## Work required
Below are lines of data; restate word for word those running from the line containing "restoring-division step: returns" to the line containing "sync_2 <= '0;", inclusive, and no others.

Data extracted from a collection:
###

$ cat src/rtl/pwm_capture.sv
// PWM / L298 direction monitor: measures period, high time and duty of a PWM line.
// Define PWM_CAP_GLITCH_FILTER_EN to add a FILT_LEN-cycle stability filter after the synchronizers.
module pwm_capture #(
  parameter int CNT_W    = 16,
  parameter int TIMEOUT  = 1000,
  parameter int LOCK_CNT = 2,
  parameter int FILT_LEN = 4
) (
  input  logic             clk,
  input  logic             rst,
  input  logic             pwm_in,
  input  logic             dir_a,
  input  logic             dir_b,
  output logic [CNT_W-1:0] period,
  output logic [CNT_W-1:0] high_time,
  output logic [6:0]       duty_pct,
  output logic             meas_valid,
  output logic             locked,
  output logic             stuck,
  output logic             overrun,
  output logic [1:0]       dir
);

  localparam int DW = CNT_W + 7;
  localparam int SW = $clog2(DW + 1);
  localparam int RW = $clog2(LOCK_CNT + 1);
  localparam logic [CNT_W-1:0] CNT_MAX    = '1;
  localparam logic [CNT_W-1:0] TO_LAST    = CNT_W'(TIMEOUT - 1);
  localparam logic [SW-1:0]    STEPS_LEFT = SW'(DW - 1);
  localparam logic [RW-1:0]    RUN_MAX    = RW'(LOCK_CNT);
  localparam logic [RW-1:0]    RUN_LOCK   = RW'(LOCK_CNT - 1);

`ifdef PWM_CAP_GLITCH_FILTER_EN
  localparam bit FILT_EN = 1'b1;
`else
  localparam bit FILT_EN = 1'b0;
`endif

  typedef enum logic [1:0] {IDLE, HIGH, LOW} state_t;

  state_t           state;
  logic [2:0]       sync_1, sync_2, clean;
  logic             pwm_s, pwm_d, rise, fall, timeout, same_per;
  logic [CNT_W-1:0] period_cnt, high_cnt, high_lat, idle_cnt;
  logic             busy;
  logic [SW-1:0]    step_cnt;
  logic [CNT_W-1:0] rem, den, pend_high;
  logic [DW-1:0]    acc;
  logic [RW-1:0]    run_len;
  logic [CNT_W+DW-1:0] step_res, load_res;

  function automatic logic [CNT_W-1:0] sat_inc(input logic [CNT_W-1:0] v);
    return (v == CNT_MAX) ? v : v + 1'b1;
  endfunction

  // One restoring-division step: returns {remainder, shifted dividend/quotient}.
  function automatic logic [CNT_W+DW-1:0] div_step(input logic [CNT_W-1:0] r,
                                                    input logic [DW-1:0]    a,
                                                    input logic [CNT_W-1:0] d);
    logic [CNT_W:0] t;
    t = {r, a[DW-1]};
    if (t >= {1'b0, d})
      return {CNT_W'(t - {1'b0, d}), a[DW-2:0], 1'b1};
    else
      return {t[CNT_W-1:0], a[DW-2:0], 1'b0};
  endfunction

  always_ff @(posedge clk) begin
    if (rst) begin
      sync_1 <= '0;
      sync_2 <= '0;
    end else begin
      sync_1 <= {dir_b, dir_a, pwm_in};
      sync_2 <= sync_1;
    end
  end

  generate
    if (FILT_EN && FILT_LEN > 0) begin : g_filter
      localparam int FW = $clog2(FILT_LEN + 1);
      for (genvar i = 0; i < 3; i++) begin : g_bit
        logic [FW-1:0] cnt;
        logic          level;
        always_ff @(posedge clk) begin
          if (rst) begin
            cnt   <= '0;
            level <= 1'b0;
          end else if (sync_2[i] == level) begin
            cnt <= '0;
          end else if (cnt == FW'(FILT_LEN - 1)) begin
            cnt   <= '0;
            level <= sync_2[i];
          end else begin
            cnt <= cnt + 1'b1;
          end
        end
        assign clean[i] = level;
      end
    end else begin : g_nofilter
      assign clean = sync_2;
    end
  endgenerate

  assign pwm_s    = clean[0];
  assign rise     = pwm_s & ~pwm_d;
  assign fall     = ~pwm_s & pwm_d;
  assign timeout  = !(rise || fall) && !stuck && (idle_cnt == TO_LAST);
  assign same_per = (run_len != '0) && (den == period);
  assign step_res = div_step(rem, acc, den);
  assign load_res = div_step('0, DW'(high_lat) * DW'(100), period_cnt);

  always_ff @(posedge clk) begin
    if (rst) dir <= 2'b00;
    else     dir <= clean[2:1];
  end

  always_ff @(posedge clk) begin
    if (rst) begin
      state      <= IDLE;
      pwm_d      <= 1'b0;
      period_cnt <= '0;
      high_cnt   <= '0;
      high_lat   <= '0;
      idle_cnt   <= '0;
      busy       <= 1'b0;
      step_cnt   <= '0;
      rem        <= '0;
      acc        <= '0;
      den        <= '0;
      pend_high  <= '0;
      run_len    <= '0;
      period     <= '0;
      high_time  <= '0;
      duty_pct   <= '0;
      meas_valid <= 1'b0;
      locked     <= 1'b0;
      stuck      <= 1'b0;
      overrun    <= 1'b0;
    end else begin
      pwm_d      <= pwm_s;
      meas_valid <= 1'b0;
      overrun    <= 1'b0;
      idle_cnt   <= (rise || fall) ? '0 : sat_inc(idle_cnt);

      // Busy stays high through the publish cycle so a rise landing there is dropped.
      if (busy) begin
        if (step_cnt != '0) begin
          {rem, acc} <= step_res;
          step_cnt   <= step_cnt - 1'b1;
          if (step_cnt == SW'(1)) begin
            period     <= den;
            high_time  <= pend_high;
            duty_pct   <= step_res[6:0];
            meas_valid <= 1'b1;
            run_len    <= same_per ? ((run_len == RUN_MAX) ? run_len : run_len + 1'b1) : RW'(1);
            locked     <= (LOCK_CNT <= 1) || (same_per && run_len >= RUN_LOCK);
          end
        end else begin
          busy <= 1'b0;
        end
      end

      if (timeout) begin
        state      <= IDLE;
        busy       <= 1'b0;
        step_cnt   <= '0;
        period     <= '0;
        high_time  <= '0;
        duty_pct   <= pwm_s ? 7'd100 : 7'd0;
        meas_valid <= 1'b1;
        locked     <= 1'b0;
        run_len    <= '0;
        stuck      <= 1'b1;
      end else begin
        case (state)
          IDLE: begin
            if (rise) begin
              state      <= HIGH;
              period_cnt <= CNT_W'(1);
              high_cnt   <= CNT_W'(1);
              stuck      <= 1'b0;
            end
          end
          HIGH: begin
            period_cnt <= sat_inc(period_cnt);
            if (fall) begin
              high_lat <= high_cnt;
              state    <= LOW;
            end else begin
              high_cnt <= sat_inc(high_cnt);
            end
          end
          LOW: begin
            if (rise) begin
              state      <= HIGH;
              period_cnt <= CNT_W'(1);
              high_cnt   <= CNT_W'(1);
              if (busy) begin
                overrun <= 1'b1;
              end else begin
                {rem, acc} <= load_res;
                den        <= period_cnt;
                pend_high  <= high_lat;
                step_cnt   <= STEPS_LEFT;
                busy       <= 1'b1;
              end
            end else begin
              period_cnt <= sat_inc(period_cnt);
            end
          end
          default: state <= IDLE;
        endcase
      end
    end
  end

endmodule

###

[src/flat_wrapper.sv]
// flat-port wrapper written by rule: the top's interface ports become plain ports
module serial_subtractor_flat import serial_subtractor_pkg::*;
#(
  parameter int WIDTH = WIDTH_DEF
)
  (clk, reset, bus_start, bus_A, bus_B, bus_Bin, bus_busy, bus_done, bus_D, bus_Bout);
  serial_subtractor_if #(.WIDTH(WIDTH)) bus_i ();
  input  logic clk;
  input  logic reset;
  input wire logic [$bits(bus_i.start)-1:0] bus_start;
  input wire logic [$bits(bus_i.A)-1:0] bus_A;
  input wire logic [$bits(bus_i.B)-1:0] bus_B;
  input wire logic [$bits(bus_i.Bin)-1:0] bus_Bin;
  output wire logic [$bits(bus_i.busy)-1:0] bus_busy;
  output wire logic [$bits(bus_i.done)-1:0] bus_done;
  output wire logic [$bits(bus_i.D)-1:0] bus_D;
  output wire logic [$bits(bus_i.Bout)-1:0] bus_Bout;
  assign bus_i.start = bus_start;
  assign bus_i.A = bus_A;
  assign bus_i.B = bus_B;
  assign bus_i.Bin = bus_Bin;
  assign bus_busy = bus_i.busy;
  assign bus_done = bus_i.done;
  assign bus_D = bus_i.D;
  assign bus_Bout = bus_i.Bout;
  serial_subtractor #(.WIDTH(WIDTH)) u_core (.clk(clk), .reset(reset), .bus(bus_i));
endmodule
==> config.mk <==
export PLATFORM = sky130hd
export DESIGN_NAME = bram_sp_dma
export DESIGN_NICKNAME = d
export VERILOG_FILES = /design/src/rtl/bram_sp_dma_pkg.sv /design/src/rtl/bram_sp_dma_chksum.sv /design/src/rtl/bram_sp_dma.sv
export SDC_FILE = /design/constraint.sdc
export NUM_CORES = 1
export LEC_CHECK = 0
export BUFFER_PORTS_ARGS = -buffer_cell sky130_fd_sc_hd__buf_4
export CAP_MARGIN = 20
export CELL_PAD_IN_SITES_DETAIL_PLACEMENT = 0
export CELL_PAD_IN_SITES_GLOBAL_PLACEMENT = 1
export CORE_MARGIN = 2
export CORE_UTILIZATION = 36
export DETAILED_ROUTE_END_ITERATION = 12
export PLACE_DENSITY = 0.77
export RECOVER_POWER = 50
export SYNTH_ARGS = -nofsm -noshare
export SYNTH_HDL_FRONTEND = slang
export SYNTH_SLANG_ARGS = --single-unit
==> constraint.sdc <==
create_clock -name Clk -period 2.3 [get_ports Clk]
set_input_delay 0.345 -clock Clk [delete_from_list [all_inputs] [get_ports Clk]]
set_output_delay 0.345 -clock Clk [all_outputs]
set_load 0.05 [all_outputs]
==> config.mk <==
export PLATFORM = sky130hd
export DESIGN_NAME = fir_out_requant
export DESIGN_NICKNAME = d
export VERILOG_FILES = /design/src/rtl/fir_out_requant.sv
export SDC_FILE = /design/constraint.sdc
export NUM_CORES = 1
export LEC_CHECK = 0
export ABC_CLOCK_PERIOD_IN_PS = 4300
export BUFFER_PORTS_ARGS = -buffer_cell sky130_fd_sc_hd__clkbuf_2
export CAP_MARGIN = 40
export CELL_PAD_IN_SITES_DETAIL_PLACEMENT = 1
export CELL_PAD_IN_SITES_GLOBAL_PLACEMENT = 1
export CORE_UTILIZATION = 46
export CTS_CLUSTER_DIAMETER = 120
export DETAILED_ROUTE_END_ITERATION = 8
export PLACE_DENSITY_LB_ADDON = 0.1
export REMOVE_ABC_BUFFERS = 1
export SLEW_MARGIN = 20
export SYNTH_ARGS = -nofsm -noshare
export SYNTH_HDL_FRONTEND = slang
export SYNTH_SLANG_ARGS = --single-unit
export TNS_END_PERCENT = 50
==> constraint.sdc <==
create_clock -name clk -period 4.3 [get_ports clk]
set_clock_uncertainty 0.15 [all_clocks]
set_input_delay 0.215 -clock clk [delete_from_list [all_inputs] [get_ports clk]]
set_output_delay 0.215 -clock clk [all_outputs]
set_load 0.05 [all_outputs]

###

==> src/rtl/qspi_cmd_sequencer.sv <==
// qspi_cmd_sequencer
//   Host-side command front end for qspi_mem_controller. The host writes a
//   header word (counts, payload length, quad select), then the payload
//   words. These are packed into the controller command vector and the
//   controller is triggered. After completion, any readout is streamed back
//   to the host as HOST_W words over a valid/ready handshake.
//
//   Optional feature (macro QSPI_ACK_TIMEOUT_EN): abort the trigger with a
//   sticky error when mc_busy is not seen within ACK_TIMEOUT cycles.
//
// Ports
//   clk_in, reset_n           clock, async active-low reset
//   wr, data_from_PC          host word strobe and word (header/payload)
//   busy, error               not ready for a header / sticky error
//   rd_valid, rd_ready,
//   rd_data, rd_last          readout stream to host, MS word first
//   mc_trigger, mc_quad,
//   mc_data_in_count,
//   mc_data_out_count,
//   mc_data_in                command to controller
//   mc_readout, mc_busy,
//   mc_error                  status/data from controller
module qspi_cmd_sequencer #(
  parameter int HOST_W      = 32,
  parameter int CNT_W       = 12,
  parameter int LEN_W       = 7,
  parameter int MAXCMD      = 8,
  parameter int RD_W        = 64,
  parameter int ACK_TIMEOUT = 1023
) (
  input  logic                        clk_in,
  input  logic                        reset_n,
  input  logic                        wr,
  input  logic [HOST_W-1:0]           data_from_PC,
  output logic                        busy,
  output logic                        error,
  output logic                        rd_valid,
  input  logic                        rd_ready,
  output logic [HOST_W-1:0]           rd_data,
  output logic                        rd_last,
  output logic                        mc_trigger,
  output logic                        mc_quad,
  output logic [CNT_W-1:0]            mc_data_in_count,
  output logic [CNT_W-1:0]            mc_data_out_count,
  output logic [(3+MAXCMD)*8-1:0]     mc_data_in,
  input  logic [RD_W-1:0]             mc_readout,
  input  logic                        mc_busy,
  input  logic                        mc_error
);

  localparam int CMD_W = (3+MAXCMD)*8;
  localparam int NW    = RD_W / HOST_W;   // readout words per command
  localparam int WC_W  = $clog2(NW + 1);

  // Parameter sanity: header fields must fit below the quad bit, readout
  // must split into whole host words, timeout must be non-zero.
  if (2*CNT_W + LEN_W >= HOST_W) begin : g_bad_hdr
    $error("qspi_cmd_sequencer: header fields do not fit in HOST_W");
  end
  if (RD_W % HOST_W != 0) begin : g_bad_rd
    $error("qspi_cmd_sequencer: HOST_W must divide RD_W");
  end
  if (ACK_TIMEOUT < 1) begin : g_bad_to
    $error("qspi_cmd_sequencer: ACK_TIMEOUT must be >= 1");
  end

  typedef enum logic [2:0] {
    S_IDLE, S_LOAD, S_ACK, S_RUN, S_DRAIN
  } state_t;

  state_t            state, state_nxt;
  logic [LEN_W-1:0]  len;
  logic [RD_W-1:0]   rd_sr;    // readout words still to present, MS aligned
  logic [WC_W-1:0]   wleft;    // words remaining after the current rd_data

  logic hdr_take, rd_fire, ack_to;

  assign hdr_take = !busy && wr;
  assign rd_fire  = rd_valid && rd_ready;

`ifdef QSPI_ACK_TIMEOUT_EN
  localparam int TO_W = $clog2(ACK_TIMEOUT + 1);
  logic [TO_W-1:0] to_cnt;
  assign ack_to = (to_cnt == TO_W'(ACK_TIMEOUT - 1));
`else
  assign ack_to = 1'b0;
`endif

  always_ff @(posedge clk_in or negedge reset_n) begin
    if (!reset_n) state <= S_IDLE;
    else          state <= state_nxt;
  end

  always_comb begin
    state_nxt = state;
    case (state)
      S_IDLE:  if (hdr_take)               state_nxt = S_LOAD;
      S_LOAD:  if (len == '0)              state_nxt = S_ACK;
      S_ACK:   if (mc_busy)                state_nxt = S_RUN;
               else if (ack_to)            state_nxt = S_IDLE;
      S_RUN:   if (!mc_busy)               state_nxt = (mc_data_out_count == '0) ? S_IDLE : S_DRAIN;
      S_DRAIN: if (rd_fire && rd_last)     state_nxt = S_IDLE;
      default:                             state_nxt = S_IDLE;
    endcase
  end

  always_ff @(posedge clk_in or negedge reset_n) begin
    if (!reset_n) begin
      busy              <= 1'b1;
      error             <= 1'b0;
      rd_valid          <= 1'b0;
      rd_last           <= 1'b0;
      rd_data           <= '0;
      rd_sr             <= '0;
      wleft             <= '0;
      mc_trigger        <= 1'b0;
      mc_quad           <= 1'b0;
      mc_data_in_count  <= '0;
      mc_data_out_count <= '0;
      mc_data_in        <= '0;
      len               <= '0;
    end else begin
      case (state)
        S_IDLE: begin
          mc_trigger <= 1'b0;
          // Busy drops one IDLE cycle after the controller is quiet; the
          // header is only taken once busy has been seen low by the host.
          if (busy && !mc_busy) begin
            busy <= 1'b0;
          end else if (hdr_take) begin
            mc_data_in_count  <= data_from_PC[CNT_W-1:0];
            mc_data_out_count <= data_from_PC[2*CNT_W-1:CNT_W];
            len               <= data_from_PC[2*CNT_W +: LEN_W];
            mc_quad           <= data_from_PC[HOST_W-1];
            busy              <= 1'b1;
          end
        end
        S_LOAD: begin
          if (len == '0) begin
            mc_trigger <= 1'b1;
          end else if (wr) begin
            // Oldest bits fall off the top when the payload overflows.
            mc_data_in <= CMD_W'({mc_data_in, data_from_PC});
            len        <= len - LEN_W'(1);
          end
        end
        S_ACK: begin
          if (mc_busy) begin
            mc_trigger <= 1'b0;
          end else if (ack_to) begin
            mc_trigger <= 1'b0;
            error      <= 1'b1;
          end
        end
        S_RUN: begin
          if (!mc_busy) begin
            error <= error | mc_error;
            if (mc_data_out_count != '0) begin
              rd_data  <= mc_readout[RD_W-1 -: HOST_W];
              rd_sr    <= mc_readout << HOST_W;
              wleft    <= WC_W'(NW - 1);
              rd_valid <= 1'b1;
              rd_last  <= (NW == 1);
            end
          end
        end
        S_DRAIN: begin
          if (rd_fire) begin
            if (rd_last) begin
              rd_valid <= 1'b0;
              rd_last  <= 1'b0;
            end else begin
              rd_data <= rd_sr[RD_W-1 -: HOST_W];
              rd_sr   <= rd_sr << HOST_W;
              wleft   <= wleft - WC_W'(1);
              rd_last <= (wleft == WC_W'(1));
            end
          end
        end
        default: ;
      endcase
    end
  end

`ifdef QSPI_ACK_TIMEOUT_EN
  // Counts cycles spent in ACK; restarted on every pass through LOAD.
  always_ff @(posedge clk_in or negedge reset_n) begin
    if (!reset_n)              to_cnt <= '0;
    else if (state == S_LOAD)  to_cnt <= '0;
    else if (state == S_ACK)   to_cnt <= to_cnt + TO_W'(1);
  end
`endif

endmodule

###

## Written answer
  // One restoring-division step: returns {remainder, shifted dividend/quotient}.
  function automatic logic [CNT_W+DW-1:0] div_step(input logic [CNT_W-1:0] r,
                                                    input logic [DW-1:0]    a,
                                                    input logic [CNT_W-1:0] d);
    logic [CNT_W:0] t;
    t = {r, a[DW-1]};
    if (t >= {1'b0, d})
      return {CNT_W'(t - {1'b0, d}), a[DW-2:0], 1'b1};
    else
      return {t[CNT_W-1:0], a[DW-2:0], 1'b0};
  endfunction

  always_ff @(posedge clk) begin
    if (rst) begin
      sync_1 <= '0;
      sync_2 <= '0;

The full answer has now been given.